Exercise:
Your response should consist of the full data, set down exactly.

(Collected data)
= = = = =
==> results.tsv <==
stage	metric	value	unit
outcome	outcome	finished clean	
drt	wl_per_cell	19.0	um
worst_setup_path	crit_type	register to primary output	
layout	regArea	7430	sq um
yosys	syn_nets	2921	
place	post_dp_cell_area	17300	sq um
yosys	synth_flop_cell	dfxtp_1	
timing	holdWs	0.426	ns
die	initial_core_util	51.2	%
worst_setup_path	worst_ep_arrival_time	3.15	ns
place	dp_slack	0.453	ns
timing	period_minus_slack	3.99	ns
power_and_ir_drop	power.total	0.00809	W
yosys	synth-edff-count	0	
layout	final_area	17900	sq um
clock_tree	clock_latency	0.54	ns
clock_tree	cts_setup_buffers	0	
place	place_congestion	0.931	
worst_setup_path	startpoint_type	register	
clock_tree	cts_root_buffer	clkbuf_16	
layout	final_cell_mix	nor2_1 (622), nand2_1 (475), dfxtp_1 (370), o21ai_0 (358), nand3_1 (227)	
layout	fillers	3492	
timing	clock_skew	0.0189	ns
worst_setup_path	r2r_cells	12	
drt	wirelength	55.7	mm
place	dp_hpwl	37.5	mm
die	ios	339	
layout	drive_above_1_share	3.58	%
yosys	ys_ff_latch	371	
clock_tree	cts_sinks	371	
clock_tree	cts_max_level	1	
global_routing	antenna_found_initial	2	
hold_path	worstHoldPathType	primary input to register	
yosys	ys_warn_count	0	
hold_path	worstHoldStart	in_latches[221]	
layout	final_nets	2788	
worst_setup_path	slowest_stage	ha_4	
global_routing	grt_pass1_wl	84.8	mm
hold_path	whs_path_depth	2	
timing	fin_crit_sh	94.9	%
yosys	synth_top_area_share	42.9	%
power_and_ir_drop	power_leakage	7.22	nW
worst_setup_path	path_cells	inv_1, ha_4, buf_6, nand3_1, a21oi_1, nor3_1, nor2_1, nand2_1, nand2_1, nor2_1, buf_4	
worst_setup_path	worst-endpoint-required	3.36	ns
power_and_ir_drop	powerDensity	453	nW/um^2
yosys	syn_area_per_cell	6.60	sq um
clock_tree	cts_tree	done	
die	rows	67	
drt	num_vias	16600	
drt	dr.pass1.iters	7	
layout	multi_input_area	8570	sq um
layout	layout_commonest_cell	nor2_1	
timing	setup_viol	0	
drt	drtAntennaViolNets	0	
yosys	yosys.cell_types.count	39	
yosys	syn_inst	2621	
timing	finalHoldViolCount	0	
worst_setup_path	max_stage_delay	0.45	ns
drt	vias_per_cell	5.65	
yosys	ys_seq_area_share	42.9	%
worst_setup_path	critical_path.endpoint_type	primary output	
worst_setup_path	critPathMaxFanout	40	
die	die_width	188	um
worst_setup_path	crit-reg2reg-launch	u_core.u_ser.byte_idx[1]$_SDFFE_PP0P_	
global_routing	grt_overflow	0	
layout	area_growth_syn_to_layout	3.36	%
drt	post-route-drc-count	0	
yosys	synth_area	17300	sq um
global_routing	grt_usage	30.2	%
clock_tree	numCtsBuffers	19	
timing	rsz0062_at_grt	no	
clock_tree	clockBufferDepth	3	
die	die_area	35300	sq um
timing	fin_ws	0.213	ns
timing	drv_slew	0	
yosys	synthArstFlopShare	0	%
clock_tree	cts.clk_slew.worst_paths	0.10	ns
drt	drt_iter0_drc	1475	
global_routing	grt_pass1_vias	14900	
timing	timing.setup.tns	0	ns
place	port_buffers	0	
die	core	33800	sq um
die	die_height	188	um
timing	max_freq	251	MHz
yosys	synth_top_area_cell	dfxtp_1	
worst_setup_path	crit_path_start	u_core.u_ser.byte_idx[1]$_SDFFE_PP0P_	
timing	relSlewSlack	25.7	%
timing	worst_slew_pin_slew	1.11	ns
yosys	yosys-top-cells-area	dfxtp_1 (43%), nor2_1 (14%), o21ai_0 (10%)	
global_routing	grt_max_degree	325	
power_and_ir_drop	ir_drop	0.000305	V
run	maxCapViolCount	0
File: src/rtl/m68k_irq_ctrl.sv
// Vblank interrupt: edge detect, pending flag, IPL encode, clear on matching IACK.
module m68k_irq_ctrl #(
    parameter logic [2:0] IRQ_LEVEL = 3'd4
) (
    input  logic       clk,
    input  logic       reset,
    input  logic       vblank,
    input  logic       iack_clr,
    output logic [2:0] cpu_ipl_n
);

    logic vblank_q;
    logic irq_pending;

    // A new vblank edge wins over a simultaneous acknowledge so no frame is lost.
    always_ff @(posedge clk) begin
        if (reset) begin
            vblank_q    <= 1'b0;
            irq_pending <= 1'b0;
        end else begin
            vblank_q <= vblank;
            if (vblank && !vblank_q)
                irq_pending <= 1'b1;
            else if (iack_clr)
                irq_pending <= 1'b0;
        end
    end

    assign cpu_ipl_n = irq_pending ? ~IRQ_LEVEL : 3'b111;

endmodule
= = = = =
Answer to this problem:
==> results.tsv <==
stage	metric	value	unit
outcome	outcome	finished clean	
drt	wl_per_cell	19.0	um
worst_setup_path	crit_type	register to primary output	
layout	regArea	7430	sq um
yosys	syn_nets	2921	
place	post_dp_cell_area	17300	sq um
yosys	synth_flop_cell	dfxtp_1	
timing	holdWs	0.426	ns
die	initial_core_util	51.2	%
worst_setup_path	worst_ep_arrival_time	3.15	ns
place	dp_slack	0.453	ns
timing	period_minus_slack	3.99	ns
power_and_ir_drop	power.total	0.00809	W
yosys	synth-edff-count	0	
layout	final_area	17900	sq um
clock_tree	clock_latency	0.54	ns
clock_tree	cts_setup_buffers	0	
place	place_congestion	0.931	
worst_setup_path	startpoint_type	register	
clock_tree	cts_root_buffer	clkbuf_16	
layout	final_cell_mix	nor2_1 (622), nand2_1 (475), dfxtp_1 (370), o21ai_0 (358), nand3_1 (227)	
layout	fillers	3492	
timing	clock_skew	0.0189	ns
worst_setup_path	r2r_cells	12	
drt	wirelength	55.7	mm
place	dp_hpwl	37.5	mm
die	ios	339	
layout	drive_above_1_share	3.58	%
yosys	ys_ff_latch	371	
clock_tree	cts_sinks	371	
clock_tree	cts_max_level	1	
global_routing	antenna_found_initial	2	
hold_path	worstHoldPathType	primary input to register	
yosys	ys_warn_count	0	
hold_path	worstHoldStart	in_latches[221]	
layout	final_nets	2788	
worst_setup_path	slowest_stage	ha_4	
global_routing	grt_pass1_wl	84.8	mm
hold_path	whs_path_depth	2	
timing	fin_crit_sh	94.9	%
yosys	synth_top_area_share	42.9	%
power_and_ir_drop	power_leakage	7.22	nW
worst_setup_path	path_cells	inv_1, ha_4, buf_6, nand3_1, a21oi_1, nor3_1, nor2_1, nand2_1, nand2_1, nor2_1, buf_4	
worst_setup_path	worst-endpoint-required	3.36	ns
power_and_ir_drop	powerDensity	453	nW/um^2
yosys	syn_area_per_cell	6.60	sq um
clock_tree	cts_tree	done	
die	rows	67	
drt	num_vias	16600	
drt	dr.pass1.iters	7	
layout	multi_input_area	8570	sq um
layout	layout_commonest_cell	nor2_1	
timing	setup_viol	0	
drt	drtAntennaViolNets	0	
yosys	yosys.cell_types.count	39	
yosys	syn_inst	2621	
timing	finalHoldViolCount	0	
worst_setup_path	max_stage_delay	0.45	ns
drt	vias_per_cell	5.65	
yosys	ys_seq_area_share	42.9	%
worst_setup_path	critical_path.endpoint_type	primary output	
worst_setup_path	critPathMaxFanout	40	
die	die_width	188	um
worst_setup_path	crit-reg2reg-launch	u_core.u_ser.byte_idx[1]$_SDFFE_PP0P_	
global_routing	grt_overflow	0	
layout	area_growth_syn_to_layout	3.36	%
drt	post-route-drc-count	0	
yosys	synth_area	17300	sq um
global_routing	grt_usage	30.2	%
clock_tree	numCtsBuffers	19	
timing	rsz0062_at_grt	no	
clock_tree	clockBufferDepth	3	
die	die_area	35300	sq um
timing	fin_ws	0.213	ns
timing	drv_slew	0	
yosys	synthArstFlopShare	0	%
clock_tree	cts.clk_slew.worst_paths	0.10	ns
drt	drt_iter0_drc	1475	
global_routing	grt_pass1_vias	14900	
timing	timing.setup.tns	0	ns
place	port_buffers	0	
die	core	33800	sq um
die	die_height	188	um
timing	max_freq	251	MHz
yosys	synth_top_area_cell	dfxtp_1	
worst_setup_path	crit_path_start	u_core.u_ser.byte_idx[1]$_SDFFE_PP0P_	
timing	relSlewSlack	25.7	%
timing	worst_slew_pin_slew	1.11	ns
yosys	yosys-top-cells-area	dfxtp_1 (43%), nor2_1 (14%), o21ai_0 (10%)	
global_routing	grt_max_degree	325	
power_and_ir_drop	ir_drop	0.000305	V
run	maxCapViolCount	0
File: src/rtl/m68k_irq_ctrl.sv
// Vblank interrupt: edge detect, pending flag, IPL encode, clear on matching IACK.
module m68k_irq_ctrl #(
    parameter logic [2:0] IRQ_LEVEL = 3'd4
) (
    input  logic       clk,
    input  logic       reset,
    input  logic       vblank,
    input  logic       iack_clr,
    output logic [2:0] cpu_ipl_n
);

    logic vblank_q;
    logic irq_pending;

    // A new vblank edge wins over a simultaneous acknowledge so no frame is lost.
    always_ff @(posedge clk) begin
        if (reset) begin
            vblank_q    <= 1'b0;
            irq_pending <= 1'b0;
        end else begin
            vblank_q <= vblank;
            if (vblank && !vblank_q)
                irq_pending <= 1'b1;
            else if (iack_clr)
                irq_pending <= 1'b0;
        end
    end

    assign cpu_ipl_n = irq_pending ? ~IRQ_LEVEL : 3'b111;

endmodule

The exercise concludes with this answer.